This is a big month for bad wordplay in independent film titles. There’s a picture opening called “Dark Night” which was inspired by the 2012 movie theater shooting in Aurora, Colorado, where another movie whose name you’ll never guess was screening. As for this item, directed by Joel David Moore (who’s also a reasonably busy character actor, although he doesn’t appear here) from a script by first-time-feature-writer Andrew Eisen, it is not a movie about young people in Oregon, as one might glean during the opening of the film, which designates Frank Langella as the lead actor and shows him, shirtless, in front of a bathroom mirror, being not terribly youthful. No, the title is a play on the word “euthanasia.” Langella’s character, newly 80 years old, lives, imposingly, in the house owned by his adult daughter Kate (Christina Applegate) and her husband Brian (Billy Crudup). Things are a little crowded in the house: Kate and Brian have two kids, hot-to-trot (if you’ll excuse the expression) cheerleader Annie (Nicola Peltz) and rather more withdrawn Nick (Alex Shaffer), and Langella’s Ray has a wife, Estelle (Mary Kay Place). The movie begins on a busy morning. Brian’s asked to attend a clogged toilet, Annie’s taking under-the-shirt selfies to text to her football-player boyfriend, and the ceaselessly cranky Ray has a doctor’s appointment.

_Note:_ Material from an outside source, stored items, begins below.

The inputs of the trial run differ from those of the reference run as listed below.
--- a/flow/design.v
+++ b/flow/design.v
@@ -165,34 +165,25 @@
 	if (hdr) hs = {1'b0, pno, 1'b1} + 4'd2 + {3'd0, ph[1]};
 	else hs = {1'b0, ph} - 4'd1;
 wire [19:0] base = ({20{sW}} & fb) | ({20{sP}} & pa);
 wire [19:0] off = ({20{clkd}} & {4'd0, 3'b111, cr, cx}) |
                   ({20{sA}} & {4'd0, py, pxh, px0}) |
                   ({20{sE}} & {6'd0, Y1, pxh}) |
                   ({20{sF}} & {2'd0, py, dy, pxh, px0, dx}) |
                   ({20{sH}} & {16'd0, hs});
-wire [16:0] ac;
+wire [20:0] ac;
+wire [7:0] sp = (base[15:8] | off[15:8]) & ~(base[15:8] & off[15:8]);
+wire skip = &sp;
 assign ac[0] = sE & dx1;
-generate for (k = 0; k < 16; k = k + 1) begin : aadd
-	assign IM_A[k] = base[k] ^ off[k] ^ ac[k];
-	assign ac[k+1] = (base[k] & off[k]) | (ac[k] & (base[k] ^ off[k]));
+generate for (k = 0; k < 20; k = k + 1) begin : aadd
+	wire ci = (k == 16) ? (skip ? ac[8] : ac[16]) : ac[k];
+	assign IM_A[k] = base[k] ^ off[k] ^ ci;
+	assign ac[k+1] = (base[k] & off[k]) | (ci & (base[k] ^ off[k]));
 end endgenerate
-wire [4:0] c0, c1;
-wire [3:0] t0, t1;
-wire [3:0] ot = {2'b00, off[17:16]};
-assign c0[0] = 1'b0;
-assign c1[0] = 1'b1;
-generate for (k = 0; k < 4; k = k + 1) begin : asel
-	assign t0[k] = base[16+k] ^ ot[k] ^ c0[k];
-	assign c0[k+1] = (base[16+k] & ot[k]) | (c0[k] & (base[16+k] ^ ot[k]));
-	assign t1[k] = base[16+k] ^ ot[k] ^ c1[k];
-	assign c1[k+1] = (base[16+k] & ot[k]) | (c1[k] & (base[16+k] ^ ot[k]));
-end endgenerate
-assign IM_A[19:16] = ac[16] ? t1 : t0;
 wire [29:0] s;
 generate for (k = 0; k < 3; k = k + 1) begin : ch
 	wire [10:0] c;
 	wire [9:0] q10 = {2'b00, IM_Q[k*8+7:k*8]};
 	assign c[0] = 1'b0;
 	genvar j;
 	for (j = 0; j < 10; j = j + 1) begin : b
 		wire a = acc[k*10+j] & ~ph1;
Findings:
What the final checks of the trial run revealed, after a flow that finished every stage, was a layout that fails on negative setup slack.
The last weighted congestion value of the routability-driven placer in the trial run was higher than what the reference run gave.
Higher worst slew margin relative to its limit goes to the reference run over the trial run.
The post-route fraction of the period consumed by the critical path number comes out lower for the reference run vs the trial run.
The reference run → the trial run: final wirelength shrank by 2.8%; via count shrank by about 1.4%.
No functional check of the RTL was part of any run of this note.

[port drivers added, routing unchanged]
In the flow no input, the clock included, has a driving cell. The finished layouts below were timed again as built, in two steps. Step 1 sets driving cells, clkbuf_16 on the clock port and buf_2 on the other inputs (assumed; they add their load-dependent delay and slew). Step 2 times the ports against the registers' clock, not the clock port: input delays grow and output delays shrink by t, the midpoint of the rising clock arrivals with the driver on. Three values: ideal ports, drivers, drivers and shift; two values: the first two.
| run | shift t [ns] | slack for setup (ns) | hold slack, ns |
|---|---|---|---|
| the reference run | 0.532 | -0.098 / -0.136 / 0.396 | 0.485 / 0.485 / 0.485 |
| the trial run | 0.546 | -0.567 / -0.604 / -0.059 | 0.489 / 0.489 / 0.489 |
Source: an optimization exercise on an open RTL-to-GDS flow (aim: small area, a short achievable clock period and few clock cycles per item). Production flows keep margins and buffers that such runs may drop.
At most, simulation tests tie the RTL to the original design; equivalence was not proved.

==> flow/design.v <==
module GCD_full
(
input [31:0] x_i,
input [31:0] y_i,
input calculate_new,
input clk,
input rstn,
output [31:0] data_o,
output data_ready_reg
);
localparam W = 33;
reg         busy;     
reg         fin;      
reg         shl;      
reg  [4:0]  k;        
reg  [W-1:0] a, b;
reg  [31:0] res;
reg         use_b;    
reg         inv;      
wire ao  = a[0];
wire bo  = b[0];
wire run = ~fin & ~shl;
wire m_sub  = run & ao & bo;
wire m_both = run & ~ao & ~bo;
wire [W-1:0] bx = (b & {W{use_b}}) ^ {W{inv}};
wire [W:0]   rc = {a, 1'b1} + {bx, inv};
wire [W-1:0] r  = rc[W:1];
wire rz = &(a[W-1:1] ^ bx[W-1:1]);
wire [1:0] t = m_both ? 2'd0 : r[1] ? 2'd0 : r[2] ? 2'd1 : r[3] ? 2'd2 : 2'd3;
wire [W-1:0] r1 = {r[W-1], r[W-1:1]};
wire [W+2:0] rx = {{3{r[W-1]}}, r1} >> t;
wire [W-1:0] rs = rx[W-1:0];
wire kz    = (k == 5'd0);
wire k31   = (k == 5'd31);
wire done  = busy & ~run & kz;
wire step  = busy & run;
wire start = ~busy & calculate_new;
wire fin_n = step & ((m_sub & rz) | (m_both & k31));
wire shl_n = busy & ~kz & (fin | shl);
reg [W-1:0] a_n, b_n;
always @(*) begin
    if (start)                  a_n = {1'b0, x_i};
    else if (busy & ~run & ~kz) a_n = {r[W-2:0], 1'b0};
    else if (step & ~(ao & ~bo)) a_n = rs;
    else                        a_n = a;
    if (start)                  b_n = {1'b0, y_i};
    else if (step & ~bo)        b_n = {b[W-1], b[W-1:1]};
    else if ((m_sub & (r[W-1] ^ a[W-1])) | (busy & fin)) b_n = a;
    else                        b_n = b;
end
assign data_ready_reg = done;
assign data_o = res;
always @(posedge clk or negedge rstn) begin
    if (!rstn) begin
        busy <= 1'b0;
        fin  <= 1'b0;
        shl  <= 1'b0;
    end else begin
        if (start) busy <= 1'b1;
        else if (done) busy <= 1'b0;
        fin <= fin_n;
        shl <= shl_n;
    end
end
always @(posedge clk) begin
    a <= a_n;
    b <= b_n;
    use_b <= a_n[0] | fin_n;
    inv   <= fin_n ? b_n[W-1] : ~(a_n[W-1] ^ b_n[W-1]);
    if (start) k <= 5'd0;
    else if (busy & ~run & ~kz) k <= k - 5'd1;
    else if (m_both & ~k31 & busy) k <= k + 5'd1;
    if (done) res <= r[31:0];
end
endmodule
Background: an optimization exercise with open tools, aiming at a short achievable clock period and few clock cycles. Do not read the settings as production practice.
Only the layout flow was run in this run; the RTL was not checked for function there.
Power is estimated from default activity; no workload was simulated.

--- config.mk ---
export PLATFORM = sky130hd
export DESIGN_NAME = cpu
export DESIGN_NICKNAME = cpu
export VERILOG_FILES = /design/flow/design.v
export SDC_FILE = /design/flow/constraint.sdc
export NUM_CORES = 4
export LEC_CHECK = 0
export ABC_CLOCK_PERIOD_IN_PS = 2500
export CAP_MARGIN = 30
export CORE_MARGIN = 2
export CORE_UTILIZATION = 40
export PLACE_DENSITY = 0.6
export SETUP_SLACK_MARGIN = 5.0
export SLEW_MARGIN = 30
--- constraint.sdc ---
create_clock -name core_clock -period 8.0 [get_ports {clk}]
set_input_delay 1.6000 -clock core_clock [delete_from_list [all_inputs] [get_ports {clk}]]
set_output_delay 1.6000 -clock core_clock [all_outputs]
set_load 0.01 [all_outputs]
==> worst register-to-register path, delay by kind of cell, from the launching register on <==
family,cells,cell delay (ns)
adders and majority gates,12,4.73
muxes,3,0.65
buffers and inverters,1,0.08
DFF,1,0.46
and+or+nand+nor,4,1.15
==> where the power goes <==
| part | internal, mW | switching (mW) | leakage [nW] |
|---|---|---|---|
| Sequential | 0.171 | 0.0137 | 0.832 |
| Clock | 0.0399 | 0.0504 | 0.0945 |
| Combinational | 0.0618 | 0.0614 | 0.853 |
What follows belongs to an exercise in optimizing a design on an open flow for small area and a short achievable clock period; a production flow would make more cautious choices.
At most, simulation tests tie the RTL to the original design; equivalence was not proved.
Power is estimated from default activity; no workload was simulated.

Design alu_stage, start of the top module:
module alu_stage(input clk, input [15:0] a, b, input [3:0] funct,
				output [15:0] out, output [15:0] r15);
For scale: roughly 2300 cells after synthesis, about 19000 um2 of cells after synthesis.
==> module divrow, before the edit <==
module divrow #(parameter W = 15)
	(input [W-1:0] rs, input [15:0] bx, input cin,
	 output q, output [W-1:0] r);
localparam N = W + 1;
localparam LV = $clog2(N);
wire [W-1:0] g = rs & bx[W-1:0];
wire [W-1:0] p = rs ^ bx[W-1:0];
wire [N-1:0] G [0:LV];
wire [N-1:0] P [0:LV];
assign G[0] = {g, cin};
assign P[0] = {p, 1'b0};
genvar l, i;
generate for (l = 0; l < LV; l = l + 1) begin : lvl
	for (i = 0; i < N; i = i + 1) begin : pos
		if (((i >> l) & 1) == 1) begin : merge
			assign G[l+1][i] = G[l][i] | (P[l][i] & G[l][((i >> l) << l) - 1]);
			assign P[l+1][i] = P[l][i] & P[l][((i >> l) << l) - 1];
		end else begin : pass
			assign G[l+1][i] = G[l][i];
			assign P[l+1][i] = P[l][i];
		end
	end
end endgenerate
wire [W:0] c = G[LV];
wire hi;
if (W < 16) begin : h
	assign hi = &bx[15:W];
end else begin : h16
	assign hi = 1'b1;
end
assign q = c[W] & hi;
assign r = q ? (p ^ c[W-1:0]) : rs;
endmodule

At said appointment, Ray learns that the heart surgery he had a couple of years before hasn’t entirely fixed his problems, and he confidentially tells his doctor he doesn’t want any new surgery. That evening, at a party for his 80th birthday, upstaging an egregiously overacting waiter who goes on at length about a meal served with “a creamy white sauce with herbs and spices” (seriously, the guy comes on like he’s in a Monty Python sketch), Ray gets up and announces that he has decided to die, and that he wants to go to Oregon, where he owns a property and where the laws pertaining to checking out with extreme prejudice are somewhat agreeable, and get it over with. The thing is, he insists on going from the East Coast to Oregon by car, because he doesn’t fly. I know, I too raised an eyebrow at a character who is hell bent on ending his own life but won’t take an airplane to get to he place where he’s going to do it. But this is the kind of movie “Youth in Oregon” is: a movie that has to have a Road Trip, because it will only be through a Road Trip that the characters can go through the kind of self-discovery that is the very raison d’etre of such entertainments.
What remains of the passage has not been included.